▶ [Your task]
Scan the entries below for the word "netlist" and copy every line in which it occurs.

*** Listed entries ***

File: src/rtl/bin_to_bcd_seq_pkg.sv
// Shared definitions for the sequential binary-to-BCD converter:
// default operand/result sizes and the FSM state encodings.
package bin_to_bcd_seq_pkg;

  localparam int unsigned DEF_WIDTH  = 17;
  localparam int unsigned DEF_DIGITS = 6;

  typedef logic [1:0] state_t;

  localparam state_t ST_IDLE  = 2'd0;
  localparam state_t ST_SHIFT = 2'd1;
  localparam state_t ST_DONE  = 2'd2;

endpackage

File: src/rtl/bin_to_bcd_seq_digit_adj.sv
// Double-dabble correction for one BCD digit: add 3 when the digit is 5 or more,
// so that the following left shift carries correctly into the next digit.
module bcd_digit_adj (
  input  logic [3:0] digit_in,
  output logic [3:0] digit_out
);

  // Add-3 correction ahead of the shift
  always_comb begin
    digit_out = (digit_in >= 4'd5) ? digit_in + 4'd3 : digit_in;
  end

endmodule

*** End of Listed entries ***
*** Listed entries ***

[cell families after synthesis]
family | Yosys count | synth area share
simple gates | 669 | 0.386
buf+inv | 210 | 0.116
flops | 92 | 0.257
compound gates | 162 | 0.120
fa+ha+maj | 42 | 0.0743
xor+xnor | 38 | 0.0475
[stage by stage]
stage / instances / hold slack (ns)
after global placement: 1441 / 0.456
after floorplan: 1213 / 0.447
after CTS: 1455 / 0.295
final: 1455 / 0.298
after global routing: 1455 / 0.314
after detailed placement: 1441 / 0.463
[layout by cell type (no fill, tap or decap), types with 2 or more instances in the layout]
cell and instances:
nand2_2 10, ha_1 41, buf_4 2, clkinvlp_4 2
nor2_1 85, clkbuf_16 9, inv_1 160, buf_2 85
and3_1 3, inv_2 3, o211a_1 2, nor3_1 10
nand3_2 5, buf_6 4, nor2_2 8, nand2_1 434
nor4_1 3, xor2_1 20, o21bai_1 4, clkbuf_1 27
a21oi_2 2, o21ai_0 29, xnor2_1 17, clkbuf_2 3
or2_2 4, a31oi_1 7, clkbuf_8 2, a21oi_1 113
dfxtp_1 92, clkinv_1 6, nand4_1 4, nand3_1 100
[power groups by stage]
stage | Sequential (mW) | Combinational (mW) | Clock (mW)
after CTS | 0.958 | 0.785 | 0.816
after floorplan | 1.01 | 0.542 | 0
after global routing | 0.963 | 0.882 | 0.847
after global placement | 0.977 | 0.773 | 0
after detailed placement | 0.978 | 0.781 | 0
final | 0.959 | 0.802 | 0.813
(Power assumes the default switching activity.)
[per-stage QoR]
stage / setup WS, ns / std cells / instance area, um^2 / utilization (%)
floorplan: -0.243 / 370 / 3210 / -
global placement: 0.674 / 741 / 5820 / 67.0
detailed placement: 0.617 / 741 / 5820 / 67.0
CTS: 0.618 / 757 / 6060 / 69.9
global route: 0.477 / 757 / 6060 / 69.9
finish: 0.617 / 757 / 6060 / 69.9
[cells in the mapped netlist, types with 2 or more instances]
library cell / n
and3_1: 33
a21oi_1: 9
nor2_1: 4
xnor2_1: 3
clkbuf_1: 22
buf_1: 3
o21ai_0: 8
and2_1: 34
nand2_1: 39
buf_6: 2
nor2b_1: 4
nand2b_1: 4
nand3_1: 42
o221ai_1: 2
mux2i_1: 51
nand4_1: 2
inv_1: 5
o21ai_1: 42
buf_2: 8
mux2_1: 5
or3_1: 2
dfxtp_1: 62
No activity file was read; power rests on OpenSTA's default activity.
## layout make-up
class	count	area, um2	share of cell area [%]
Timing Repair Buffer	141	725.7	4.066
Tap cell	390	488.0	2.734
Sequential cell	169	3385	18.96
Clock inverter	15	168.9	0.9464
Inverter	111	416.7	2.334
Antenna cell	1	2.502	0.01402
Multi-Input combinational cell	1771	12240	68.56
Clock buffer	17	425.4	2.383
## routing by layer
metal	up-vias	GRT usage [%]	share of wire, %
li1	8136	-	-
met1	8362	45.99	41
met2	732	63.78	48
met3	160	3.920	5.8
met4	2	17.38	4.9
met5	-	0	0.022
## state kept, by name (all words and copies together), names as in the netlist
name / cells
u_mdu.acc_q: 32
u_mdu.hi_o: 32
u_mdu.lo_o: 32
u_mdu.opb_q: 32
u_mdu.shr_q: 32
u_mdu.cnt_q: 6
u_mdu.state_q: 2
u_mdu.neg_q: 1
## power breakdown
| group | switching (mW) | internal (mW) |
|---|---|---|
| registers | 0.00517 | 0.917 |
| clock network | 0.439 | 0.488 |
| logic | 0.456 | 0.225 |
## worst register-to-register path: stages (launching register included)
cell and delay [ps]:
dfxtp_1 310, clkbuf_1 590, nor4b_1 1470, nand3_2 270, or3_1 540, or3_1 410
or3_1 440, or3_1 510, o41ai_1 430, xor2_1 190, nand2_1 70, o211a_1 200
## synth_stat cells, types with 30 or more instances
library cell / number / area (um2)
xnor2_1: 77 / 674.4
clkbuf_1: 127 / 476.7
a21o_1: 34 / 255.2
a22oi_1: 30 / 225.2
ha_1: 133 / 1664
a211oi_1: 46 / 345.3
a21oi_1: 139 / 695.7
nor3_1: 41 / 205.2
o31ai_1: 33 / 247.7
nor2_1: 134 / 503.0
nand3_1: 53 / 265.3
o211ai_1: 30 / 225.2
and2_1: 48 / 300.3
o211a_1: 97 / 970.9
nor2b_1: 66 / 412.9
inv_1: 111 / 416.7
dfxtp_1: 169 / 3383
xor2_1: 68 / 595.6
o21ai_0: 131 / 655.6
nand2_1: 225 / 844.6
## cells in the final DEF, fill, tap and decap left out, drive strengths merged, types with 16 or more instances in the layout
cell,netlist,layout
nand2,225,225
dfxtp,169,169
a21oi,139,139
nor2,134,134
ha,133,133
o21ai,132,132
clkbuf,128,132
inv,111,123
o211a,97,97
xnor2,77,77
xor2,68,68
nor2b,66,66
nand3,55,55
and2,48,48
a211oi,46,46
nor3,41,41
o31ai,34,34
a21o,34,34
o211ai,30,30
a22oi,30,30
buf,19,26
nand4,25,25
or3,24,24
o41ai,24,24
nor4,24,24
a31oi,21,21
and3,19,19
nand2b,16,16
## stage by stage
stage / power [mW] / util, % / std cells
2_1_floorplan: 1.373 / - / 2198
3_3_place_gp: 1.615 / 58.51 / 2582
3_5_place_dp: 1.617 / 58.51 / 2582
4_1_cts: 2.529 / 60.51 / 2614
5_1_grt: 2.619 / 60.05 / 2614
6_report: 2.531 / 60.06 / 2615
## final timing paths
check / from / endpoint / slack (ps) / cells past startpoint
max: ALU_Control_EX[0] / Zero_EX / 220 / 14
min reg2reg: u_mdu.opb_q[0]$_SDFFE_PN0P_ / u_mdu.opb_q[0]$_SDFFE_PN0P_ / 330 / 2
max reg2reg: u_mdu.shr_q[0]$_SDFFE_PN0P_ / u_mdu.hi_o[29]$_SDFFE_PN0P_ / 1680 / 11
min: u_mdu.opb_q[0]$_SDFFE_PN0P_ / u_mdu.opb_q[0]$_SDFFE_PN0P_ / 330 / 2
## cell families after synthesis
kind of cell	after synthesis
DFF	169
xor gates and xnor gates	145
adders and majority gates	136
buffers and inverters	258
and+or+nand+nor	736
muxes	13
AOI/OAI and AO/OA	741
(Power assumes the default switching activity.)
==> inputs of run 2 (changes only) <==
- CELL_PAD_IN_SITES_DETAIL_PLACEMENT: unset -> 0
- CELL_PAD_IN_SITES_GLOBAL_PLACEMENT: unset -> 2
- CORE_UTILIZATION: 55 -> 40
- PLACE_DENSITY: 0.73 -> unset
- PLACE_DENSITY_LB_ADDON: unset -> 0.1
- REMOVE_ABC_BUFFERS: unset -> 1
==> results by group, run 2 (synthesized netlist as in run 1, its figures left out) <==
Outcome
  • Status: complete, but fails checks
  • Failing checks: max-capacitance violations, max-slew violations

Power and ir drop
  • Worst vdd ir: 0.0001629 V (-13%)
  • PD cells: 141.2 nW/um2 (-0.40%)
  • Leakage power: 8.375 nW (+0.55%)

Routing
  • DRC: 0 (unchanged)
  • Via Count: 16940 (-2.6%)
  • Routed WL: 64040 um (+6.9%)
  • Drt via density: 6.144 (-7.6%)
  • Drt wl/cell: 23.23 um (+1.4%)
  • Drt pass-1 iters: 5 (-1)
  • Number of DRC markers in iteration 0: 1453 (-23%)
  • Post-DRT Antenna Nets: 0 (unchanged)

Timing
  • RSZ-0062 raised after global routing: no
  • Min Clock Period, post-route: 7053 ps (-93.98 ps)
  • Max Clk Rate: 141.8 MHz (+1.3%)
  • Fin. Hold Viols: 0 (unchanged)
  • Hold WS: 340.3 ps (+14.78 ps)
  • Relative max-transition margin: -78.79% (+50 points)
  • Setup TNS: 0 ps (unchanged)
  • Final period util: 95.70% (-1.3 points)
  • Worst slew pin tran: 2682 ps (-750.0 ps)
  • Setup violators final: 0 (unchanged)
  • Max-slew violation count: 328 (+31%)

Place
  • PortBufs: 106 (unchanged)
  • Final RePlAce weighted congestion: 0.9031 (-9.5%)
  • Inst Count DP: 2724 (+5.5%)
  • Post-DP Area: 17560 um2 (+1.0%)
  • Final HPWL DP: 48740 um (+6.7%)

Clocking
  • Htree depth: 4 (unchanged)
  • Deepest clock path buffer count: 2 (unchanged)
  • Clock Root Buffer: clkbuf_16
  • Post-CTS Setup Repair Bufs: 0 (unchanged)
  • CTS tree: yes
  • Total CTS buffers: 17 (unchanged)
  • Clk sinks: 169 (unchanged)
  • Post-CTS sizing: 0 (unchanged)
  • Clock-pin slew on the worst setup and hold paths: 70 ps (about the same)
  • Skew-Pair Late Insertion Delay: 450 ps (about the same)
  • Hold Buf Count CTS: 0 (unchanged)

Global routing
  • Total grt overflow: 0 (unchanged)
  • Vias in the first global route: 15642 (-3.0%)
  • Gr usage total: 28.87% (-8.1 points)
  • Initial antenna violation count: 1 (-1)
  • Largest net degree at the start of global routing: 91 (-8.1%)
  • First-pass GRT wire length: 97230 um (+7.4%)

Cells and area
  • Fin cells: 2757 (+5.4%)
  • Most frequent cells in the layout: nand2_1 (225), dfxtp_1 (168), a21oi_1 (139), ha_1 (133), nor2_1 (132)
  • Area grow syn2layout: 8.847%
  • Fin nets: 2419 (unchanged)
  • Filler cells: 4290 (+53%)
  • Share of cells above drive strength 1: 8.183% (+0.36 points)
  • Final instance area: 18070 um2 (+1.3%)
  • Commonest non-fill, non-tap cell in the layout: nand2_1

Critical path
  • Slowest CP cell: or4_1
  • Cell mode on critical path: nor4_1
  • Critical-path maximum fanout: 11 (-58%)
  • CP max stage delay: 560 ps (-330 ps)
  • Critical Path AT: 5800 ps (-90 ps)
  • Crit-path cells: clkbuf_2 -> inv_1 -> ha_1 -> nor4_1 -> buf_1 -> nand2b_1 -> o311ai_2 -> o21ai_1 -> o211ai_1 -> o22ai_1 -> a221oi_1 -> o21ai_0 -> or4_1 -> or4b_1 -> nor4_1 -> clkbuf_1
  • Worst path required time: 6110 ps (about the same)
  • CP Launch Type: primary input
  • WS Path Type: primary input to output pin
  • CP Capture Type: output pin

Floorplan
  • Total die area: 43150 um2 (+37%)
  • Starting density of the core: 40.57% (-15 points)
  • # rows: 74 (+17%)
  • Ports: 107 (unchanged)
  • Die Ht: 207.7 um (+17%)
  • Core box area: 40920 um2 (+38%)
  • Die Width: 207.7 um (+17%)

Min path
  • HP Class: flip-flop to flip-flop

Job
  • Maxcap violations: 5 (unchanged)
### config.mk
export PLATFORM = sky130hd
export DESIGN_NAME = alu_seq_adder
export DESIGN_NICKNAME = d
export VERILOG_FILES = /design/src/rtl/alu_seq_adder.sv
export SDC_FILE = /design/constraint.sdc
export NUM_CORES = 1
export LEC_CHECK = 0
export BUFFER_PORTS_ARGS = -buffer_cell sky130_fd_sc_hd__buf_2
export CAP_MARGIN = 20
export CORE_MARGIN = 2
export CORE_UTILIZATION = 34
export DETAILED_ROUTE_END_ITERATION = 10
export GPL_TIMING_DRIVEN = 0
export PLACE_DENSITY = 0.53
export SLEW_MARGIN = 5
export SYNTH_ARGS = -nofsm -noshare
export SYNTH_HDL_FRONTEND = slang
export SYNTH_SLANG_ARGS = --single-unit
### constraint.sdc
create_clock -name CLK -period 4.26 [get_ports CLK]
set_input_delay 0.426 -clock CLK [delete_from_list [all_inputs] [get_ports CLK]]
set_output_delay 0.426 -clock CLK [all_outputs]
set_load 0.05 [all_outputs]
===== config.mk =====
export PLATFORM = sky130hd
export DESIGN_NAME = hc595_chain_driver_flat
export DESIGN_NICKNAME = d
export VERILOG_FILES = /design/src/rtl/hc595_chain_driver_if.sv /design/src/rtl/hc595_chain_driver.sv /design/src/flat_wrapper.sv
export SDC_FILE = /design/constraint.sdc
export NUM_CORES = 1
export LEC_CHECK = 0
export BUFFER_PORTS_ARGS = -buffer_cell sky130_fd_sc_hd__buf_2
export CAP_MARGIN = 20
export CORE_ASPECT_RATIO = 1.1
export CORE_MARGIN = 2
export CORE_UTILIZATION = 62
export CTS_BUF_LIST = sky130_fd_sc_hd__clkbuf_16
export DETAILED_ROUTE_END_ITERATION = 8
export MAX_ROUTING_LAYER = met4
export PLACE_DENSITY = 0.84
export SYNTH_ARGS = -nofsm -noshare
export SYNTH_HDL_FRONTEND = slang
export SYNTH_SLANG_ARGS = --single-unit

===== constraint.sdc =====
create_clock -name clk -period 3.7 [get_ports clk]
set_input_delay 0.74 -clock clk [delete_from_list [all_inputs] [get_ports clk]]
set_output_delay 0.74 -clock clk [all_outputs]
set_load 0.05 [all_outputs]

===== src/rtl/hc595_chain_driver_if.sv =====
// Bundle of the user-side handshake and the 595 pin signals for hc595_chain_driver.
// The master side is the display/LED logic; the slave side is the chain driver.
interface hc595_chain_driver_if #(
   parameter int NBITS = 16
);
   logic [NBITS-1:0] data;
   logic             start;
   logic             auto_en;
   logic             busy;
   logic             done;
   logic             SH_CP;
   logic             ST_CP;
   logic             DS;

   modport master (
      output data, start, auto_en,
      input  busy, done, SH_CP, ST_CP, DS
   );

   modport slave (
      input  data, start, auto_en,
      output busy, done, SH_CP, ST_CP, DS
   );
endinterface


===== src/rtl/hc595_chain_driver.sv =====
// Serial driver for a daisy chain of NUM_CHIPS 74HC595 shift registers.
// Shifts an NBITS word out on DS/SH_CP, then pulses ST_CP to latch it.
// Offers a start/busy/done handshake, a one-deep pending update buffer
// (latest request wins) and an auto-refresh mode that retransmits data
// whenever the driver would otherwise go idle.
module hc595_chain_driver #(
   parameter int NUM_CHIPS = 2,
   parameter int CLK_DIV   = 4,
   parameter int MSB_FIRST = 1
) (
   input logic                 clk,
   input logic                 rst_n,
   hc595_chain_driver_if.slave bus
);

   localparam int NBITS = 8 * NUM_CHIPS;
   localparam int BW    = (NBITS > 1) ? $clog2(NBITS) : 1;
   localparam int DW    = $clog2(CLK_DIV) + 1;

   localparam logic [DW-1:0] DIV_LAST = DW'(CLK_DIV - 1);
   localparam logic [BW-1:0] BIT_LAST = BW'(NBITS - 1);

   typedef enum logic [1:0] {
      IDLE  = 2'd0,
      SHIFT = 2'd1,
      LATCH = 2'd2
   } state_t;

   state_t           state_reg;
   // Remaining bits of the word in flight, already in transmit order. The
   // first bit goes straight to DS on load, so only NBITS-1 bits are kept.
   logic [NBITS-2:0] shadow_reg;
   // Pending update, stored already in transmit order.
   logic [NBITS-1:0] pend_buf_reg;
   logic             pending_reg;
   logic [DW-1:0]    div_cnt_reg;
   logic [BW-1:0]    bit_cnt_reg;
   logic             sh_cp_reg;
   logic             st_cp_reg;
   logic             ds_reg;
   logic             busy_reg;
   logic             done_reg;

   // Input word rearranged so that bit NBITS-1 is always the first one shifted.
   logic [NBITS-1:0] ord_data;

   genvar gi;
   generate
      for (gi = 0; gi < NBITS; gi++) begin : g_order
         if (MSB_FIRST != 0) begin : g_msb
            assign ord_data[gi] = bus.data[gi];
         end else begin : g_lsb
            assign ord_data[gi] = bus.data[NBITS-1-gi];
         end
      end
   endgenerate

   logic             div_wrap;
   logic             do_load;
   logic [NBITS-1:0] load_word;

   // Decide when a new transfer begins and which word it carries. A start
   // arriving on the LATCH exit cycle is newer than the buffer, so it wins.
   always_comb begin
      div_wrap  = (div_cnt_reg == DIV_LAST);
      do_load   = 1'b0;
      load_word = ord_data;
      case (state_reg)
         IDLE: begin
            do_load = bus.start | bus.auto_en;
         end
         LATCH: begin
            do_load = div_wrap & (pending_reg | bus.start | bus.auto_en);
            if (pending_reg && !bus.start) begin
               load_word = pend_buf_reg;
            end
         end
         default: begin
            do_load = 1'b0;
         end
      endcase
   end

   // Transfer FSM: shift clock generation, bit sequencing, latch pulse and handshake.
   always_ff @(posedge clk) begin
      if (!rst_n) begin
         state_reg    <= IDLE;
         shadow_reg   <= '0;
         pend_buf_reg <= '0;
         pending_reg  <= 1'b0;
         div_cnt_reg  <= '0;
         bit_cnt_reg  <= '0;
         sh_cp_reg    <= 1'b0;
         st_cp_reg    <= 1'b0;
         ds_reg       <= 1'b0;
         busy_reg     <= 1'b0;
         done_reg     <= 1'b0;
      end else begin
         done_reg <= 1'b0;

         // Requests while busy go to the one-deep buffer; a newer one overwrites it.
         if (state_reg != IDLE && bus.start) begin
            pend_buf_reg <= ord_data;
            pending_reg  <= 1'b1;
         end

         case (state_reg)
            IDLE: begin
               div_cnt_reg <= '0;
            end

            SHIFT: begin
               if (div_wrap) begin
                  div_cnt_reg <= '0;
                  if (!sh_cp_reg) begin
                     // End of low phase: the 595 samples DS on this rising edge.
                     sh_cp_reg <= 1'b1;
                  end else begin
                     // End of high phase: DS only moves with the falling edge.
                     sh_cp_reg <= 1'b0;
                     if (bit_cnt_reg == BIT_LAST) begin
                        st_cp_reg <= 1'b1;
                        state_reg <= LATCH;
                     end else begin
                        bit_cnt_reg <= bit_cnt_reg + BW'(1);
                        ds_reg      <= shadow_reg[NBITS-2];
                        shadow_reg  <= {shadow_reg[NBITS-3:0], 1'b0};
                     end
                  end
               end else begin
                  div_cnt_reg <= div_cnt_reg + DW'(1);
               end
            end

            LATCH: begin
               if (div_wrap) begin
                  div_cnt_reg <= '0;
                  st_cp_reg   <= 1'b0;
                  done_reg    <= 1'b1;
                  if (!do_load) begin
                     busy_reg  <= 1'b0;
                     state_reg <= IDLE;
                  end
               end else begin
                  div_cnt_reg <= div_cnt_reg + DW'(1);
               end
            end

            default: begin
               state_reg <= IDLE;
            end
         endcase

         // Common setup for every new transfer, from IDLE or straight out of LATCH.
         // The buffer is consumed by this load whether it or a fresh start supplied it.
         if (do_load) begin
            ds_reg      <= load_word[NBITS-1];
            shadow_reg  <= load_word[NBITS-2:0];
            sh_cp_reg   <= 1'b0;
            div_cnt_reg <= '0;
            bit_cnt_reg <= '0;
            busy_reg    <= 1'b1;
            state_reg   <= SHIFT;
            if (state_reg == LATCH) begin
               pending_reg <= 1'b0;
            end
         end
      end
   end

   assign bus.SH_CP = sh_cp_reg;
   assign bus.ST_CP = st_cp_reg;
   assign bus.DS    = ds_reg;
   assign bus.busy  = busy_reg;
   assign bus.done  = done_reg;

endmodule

*** End of Listed entries ***

▶ [Solution to this problem]
[cells in the mapped netlist, types with 2 or more instances]
## state kept, by name (all words and copies together), names as in the netlist
cell,netlist,layout
==> results by group, run 2 (synthesized netlist as in run 1, its figures left out) <==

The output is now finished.